Dubai’s debt woes may worsen to become a “major sovereign default” that roils developing nations and cuts off capital flows to emerging markets, Bank of America Corp. said.
“One cannot rule out -- as a tail risk -- a case where this would escalate into a major sovereign default problem, which would then resonate across global emerging markets in the same way that Argentina did in the early 2000s or Russia in the late 1990s,” Bank of America strategists Benoit Anne and Daniel Tenengauzer wrote in a report.
A default would lead to a “sudden stop of capital flows into emerging markets” and be a “major step back” in the recovery from the global financial crisis, they wrote.

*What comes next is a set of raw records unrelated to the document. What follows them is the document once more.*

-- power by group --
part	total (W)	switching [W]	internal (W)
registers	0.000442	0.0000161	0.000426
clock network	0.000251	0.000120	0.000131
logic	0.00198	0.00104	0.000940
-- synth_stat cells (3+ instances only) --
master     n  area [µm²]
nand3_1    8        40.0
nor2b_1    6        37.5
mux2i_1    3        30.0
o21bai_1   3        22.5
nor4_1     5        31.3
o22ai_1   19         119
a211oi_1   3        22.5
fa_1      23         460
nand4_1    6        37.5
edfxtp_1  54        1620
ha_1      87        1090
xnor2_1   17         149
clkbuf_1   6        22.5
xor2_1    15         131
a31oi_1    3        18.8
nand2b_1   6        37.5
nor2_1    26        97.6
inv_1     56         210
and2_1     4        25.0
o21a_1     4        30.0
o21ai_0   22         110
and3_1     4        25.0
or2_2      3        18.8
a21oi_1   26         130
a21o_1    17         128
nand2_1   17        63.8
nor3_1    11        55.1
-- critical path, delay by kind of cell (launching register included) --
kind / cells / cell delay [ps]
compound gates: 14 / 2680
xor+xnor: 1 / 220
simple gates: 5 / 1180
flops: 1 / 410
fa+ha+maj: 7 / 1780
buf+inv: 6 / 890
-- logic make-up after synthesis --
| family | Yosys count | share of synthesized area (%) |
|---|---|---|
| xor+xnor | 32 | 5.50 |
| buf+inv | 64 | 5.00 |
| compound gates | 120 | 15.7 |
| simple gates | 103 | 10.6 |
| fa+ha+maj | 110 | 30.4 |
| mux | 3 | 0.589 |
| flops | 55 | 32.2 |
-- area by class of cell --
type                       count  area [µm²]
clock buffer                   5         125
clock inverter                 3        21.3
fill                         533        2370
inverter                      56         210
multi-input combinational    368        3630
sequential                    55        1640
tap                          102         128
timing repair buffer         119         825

Emerging-market stocks around the world have slumped for two days on concern a debt restructuring by Dubai World, with $59 billion of liabilities, will add to the $1.72 trillion of losses and writedowns from the global credit freeze. The MSCI Emerging Markets Index fell 1.9 percent to 940.30 as of 1:55 p.m. in New York, extending this week’s decline to 2.6 percent.
Dubai, which borrowed $80 billion in a four-year construction boom to transform its economy into a tourism and financial hub, suffered the world’s steepest property slump in the recession. Home prices fell 50 percent from their 2008 peak, according to Frankfurt-based Deutsche Bank AG.

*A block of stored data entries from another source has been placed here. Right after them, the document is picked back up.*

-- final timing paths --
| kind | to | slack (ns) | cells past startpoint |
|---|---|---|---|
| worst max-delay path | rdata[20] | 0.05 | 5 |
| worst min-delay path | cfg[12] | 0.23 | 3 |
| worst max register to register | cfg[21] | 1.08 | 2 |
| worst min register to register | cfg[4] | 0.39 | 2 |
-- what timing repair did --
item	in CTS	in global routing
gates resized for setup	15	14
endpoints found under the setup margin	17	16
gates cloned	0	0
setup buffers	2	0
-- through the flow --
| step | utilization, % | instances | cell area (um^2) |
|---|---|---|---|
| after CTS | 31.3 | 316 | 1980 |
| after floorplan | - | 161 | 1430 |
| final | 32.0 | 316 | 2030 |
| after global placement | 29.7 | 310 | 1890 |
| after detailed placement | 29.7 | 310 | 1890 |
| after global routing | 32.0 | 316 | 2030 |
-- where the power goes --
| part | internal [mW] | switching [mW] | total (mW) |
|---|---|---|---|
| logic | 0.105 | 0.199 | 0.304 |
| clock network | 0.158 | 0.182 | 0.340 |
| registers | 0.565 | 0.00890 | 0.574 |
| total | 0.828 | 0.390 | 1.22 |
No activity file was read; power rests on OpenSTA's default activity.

The story's actually pretty simple. Dubai was a playground for the major players,sort of a Middle East Switzerland.Because of their bank secrecy laws, relatively Western-friendly atmosphere and the free-spending ways of the Sultan, Not only was capital flowing in from all of the Middle East (Iran, for example) but from Europe and America as well.
As a consequence, the Persian Gulf Emirate borrowed billions to build itself into a tourism and trade mecca. Dubai boasted indoor ski slopes manmade islands, casinois the world's tallest Office building tower and the up and coming Dubai World, a tourist complex designed to rival Disneyland and Vegas combined.
What happened is that increased scrutiny of tax havens in Europe and America cut into the offshore banking trade, oil prices plunged, and and the Emirate was faced problems with people paying them for various services. Property prices have plunged by 50 percent since last year, the Emirate canceled ongoing projects, and expatriate workers without jobs simply left, leaving buildings unfinished, apartments sitting empty with no buyers and infrastructure to service them incomplete.
So as a consequence, DubaiWorld - which like all other commerce in the Emirate is owned by the ruling Al Maktoum family - asked for a restructuring of about $80 billion worth of debt with a suspension of payments for six months. The effect this had on hedge funds and companies invested in Dubai can be imagined.Oil prices went down to $74 per barrel, and the Dow plunged 150 points.
So, why is this so important?
First it's another shock to an already weakened global financial order...an remember, Dubai isn't some third world hellhole, but about as close to Belgium or The Caymans as anything in that part of the world is likely to become.
Second, the US has an arrangement with countries like Dubai - we protect them militarily, and they continue vote in OPEC to allow the oil trade to continue in dollars, thus importing our inflation. If Dubai needs to exercise its power in the UAE to vote stop doing that to get their own financial house in order, the effect on the dollar can be imagined.